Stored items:
*** Block opens ***

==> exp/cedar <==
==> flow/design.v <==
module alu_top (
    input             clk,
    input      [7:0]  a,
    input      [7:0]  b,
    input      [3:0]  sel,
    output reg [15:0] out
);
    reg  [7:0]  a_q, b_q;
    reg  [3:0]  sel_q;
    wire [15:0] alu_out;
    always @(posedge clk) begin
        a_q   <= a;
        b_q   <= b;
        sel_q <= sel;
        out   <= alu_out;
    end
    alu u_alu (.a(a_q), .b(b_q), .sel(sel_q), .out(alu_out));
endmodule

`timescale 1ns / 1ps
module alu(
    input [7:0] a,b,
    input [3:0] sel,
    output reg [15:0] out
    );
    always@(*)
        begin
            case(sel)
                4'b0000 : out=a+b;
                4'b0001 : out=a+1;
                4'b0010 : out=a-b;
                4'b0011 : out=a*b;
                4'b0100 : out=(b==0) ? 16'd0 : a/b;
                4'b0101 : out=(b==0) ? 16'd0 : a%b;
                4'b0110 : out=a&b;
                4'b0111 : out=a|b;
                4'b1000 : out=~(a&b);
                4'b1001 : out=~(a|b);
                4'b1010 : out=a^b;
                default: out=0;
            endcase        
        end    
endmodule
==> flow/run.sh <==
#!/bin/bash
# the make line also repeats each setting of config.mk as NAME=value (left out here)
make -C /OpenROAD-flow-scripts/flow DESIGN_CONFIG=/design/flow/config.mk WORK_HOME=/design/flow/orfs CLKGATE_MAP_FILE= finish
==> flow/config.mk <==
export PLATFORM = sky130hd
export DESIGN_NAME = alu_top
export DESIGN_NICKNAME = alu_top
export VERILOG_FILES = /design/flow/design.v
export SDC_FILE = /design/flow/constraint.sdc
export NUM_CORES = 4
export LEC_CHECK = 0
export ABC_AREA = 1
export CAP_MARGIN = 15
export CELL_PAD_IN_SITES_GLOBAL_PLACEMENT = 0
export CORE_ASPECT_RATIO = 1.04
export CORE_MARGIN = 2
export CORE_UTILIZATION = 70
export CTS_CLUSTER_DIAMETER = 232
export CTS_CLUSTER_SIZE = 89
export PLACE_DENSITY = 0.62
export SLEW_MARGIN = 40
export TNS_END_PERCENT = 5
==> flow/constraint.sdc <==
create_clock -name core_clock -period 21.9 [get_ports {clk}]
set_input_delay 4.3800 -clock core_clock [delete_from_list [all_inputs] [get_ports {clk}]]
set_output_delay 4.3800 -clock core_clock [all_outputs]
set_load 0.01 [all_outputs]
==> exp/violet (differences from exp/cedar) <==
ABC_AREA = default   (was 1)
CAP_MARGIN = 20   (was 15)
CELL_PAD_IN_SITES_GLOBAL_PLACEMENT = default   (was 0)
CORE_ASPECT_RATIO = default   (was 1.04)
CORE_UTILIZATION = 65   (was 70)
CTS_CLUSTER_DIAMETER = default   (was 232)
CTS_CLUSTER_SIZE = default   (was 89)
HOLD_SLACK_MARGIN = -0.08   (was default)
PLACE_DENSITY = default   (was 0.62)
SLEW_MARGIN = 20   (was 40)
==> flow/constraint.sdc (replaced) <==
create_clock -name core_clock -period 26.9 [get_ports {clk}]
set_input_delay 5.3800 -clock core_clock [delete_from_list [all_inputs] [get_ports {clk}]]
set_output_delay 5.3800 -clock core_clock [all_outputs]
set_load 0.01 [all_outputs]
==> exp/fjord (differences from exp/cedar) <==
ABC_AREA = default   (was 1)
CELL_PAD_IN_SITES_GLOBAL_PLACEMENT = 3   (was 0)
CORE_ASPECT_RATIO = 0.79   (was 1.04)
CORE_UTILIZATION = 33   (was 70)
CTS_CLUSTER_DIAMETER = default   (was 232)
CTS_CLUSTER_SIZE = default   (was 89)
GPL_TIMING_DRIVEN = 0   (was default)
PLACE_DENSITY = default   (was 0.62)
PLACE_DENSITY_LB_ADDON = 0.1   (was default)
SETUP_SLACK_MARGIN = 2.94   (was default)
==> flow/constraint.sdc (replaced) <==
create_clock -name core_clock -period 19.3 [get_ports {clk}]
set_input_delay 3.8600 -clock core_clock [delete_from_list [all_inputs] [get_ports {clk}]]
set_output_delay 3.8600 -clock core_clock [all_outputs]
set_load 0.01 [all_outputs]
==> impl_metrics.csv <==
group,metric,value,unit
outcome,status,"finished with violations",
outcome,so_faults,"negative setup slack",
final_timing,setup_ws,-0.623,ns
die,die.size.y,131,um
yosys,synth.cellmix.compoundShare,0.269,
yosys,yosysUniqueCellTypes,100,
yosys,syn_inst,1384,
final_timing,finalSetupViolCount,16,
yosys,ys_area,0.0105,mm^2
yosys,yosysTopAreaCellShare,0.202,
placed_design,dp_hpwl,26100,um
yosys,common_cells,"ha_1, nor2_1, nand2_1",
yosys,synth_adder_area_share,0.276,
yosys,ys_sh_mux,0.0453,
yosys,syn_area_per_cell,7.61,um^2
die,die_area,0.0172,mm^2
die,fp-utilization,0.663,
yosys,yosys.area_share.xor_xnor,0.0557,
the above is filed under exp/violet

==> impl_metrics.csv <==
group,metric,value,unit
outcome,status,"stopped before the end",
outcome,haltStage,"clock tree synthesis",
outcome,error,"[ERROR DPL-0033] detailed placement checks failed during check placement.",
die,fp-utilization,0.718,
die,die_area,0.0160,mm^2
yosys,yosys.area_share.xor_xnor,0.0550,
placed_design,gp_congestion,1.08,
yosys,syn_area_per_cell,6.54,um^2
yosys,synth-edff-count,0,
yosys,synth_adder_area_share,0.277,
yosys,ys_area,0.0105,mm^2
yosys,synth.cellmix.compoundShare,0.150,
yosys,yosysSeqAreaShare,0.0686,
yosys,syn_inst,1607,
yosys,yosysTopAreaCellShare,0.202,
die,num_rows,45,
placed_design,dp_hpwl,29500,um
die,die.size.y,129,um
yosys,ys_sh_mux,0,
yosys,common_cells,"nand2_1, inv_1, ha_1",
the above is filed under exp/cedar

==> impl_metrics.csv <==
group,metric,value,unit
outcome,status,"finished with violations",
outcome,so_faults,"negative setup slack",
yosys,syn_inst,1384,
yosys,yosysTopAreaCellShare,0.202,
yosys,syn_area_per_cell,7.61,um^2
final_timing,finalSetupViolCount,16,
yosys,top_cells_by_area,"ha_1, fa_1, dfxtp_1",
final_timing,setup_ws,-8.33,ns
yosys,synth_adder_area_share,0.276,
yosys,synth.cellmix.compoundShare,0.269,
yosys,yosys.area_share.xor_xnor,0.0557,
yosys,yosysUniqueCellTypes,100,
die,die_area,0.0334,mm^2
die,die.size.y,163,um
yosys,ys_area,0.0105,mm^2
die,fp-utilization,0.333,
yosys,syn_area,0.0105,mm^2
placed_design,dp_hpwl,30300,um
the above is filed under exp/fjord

*** Block closes ***
*** Block opens ***

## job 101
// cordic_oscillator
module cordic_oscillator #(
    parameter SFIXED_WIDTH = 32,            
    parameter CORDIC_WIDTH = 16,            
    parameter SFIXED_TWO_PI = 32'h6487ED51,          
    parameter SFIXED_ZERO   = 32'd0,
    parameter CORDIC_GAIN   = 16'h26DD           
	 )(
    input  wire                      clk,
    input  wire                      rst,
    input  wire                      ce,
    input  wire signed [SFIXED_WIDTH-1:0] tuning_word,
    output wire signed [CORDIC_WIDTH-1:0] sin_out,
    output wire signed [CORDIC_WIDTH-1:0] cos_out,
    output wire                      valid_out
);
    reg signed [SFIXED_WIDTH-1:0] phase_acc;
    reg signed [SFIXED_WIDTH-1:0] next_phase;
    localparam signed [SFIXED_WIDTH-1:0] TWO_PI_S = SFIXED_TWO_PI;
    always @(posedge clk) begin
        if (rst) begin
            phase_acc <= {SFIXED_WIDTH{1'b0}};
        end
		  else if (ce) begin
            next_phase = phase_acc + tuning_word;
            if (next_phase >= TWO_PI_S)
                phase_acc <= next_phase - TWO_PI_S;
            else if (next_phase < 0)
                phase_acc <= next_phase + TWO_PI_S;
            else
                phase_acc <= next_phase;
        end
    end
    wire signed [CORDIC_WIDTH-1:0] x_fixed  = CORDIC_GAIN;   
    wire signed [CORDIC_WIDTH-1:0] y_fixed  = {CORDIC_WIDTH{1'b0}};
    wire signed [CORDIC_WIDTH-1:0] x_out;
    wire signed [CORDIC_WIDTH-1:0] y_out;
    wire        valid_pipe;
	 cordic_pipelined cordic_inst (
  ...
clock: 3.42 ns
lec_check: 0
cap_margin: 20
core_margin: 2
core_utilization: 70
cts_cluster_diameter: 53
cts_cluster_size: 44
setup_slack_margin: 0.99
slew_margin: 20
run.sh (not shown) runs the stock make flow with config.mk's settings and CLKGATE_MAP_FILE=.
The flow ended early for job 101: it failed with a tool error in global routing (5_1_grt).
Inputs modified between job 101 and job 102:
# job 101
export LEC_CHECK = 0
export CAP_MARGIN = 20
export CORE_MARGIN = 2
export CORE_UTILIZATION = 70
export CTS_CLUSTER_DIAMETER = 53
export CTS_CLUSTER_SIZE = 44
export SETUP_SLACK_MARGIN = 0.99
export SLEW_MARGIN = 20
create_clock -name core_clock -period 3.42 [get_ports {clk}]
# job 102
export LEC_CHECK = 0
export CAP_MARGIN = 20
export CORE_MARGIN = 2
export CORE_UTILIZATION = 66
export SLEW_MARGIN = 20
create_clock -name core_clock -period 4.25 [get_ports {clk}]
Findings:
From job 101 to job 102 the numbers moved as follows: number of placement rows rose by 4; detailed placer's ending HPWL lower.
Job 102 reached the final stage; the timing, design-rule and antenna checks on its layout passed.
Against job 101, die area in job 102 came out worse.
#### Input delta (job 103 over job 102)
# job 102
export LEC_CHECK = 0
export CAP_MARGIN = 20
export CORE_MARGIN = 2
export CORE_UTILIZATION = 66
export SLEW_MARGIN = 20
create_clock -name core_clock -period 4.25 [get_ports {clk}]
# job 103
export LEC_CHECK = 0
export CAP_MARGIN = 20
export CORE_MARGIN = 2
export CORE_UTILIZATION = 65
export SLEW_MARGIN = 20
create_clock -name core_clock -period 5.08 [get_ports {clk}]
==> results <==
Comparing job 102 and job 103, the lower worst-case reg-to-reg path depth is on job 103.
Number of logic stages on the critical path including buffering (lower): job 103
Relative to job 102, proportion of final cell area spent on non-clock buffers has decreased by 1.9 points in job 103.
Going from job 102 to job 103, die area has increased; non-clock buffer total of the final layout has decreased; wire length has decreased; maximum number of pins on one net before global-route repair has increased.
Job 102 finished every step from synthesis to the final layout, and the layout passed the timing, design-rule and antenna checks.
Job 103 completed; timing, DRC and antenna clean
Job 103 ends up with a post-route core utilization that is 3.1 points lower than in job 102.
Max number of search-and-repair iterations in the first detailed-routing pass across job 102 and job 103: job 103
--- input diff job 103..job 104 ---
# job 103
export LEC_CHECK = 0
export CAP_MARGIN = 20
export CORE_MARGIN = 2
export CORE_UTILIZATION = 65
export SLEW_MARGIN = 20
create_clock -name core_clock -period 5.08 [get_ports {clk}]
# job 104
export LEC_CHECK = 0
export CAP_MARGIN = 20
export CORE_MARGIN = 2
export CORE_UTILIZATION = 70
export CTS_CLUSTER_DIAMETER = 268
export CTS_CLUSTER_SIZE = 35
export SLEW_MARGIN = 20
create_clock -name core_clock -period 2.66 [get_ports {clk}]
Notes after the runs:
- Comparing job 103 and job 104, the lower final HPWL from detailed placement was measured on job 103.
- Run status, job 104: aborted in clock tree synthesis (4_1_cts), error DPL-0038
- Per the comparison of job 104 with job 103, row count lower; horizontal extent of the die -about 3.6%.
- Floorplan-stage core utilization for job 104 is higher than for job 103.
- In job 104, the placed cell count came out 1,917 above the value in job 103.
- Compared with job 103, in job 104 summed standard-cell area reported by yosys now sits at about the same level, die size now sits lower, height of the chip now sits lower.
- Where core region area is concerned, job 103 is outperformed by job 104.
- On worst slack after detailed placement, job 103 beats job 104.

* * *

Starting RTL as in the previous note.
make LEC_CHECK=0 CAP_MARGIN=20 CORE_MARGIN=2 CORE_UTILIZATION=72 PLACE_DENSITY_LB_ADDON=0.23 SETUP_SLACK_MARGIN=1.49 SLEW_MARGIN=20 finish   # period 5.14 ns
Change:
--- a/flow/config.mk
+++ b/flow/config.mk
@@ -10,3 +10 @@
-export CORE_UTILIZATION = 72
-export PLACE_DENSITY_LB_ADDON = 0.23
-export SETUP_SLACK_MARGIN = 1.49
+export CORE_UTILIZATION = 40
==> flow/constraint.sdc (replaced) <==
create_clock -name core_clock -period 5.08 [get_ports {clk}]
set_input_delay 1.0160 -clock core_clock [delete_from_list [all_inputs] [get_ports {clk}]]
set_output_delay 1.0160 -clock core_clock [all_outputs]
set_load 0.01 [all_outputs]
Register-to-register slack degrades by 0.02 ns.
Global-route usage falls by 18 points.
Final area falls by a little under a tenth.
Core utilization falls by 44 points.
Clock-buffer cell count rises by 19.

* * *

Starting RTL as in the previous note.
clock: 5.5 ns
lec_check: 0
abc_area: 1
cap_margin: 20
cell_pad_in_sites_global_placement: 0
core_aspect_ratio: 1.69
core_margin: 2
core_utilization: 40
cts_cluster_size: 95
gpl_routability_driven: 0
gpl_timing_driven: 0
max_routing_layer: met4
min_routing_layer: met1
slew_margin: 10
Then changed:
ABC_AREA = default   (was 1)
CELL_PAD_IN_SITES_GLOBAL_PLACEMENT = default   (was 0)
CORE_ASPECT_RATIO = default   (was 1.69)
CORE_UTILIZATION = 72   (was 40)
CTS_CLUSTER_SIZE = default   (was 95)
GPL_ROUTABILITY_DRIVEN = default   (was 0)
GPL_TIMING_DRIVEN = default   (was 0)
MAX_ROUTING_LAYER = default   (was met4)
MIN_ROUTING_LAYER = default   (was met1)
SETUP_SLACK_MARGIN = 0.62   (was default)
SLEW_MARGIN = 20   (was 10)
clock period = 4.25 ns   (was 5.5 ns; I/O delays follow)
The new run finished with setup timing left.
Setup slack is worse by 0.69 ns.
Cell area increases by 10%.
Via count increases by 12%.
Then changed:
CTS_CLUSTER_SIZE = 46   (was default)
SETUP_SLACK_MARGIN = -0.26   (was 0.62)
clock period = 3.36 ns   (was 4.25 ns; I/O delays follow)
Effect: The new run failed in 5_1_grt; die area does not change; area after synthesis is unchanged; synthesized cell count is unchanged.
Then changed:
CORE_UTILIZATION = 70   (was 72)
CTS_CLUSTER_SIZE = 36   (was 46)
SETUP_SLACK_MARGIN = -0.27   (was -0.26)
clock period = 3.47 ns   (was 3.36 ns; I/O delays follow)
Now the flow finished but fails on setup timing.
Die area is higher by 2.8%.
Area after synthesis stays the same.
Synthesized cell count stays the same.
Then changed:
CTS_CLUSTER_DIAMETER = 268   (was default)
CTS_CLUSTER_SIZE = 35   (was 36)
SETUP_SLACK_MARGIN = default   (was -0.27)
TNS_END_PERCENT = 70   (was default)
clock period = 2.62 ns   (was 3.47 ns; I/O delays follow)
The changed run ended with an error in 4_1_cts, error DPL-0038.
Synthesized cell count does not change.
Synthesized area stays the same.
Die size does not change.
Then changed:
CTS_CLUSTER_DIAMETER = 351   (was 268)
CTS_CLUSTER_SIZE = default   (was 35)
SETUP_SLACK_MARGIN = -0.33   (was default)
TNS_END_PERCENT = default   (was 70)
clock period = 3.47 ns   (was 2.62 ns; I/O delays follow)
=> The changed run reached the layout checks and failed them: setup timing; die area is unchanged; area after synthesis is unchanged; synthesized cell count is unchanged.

*** Block closes ***
*** Block opens ***

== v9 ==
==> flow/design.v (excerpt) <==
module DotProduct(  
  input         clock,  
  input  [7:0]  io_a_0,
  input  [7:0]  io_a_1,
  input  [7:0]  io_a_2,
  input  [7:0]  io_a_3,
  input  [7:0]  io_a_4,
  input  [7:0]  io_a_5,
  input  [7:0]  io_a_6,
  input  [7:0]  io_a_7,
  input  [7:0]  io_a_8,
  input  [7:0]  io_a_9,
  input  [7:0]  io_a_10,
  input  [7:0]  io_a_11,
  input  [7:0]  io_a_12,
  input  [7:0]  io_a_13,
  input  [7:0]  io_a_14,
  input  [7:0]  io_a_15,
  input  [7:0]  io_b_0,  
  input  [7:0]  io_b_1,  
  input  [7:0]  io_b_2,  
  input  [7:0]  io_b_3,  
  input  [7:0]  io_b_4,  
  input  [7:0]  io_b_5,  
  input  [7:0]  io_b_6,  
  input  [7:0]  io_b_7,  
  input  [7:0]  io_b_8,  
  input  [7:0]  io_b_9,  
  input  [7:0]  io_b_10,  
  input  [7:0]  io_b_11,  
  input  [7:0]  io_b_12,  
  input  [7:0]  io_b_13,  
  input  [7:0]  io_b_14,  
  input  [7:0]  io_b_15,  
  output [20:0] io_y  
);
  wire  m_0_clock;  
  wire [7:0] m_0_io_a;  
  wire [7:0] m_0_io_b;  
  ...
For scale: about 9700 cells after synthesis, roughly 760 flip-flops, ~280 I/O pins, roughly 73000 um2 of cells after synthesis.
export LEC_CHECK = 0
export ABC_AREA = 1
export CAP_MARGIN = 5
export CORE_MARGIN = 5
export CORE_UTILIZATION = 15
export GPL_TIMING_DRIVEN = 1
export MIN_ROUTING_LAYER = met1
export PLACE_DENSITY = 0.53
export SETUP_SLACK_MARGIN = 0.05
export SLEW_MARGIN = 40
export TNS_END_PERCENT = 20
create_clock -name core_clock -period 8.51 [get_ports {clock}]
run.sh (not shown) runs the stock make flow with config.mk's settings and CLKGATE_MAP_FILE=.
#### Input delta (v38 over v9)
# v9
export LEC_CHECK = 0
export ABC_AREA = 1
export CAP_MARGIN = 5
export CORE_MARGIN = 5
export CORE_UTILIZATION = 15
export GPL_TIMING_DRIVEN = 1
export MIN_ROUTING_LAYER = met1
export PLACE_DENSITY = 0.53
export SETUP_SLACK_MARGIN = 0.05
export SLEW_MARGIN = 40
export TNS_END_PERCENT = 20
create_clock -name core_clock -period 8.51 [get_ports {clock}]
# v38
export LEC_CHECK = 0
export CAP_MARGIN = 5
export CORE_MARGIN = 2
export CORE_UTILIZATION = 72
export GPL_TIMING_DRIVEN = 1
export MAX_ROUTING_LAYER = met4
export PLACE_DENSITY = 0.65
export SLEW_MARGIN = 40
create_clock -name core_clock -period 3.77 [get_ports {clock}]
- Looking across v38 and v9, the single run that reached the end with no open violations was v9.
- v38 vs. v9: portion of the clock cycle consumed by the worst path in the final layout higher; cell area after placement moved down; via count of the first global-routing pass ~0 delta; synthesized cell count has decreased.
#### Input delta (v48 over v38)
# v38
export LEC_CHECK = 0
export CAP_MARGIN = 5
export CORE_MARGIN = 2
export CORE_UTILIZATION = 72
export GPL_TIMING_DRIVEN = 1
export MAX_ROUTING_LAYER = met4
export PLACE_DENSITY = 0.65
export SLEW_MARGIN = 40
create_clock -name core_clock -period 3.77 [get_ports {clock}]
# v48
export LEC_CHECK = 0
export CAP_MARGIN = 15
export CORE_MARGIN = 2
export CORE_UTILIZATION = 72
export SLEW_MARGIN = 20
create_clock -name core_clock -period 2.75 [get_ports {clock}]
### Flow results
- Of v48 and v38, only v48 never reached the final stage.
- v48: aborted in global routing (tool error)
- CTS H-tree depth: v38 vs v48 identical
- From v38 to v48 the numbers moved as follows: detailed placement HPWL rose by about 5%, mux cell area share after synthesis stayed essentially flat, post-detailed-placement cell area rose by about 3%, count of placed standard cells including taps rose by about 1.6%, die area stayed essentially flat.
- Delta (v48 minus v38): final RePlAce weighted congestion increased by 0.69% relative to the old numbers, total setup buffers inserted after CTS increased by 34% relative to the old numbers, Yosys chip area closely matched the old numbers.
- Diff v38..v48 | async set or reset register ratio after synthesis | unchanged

*** Block closes ***

Across all the records above, find each line with "that" in it and copy it.

Job 103 ends up with a post-route core utilization that is 3.1 points lower than in job 102.
- Looking across v38 and v9, the single run that reached the end with no open violations was v9.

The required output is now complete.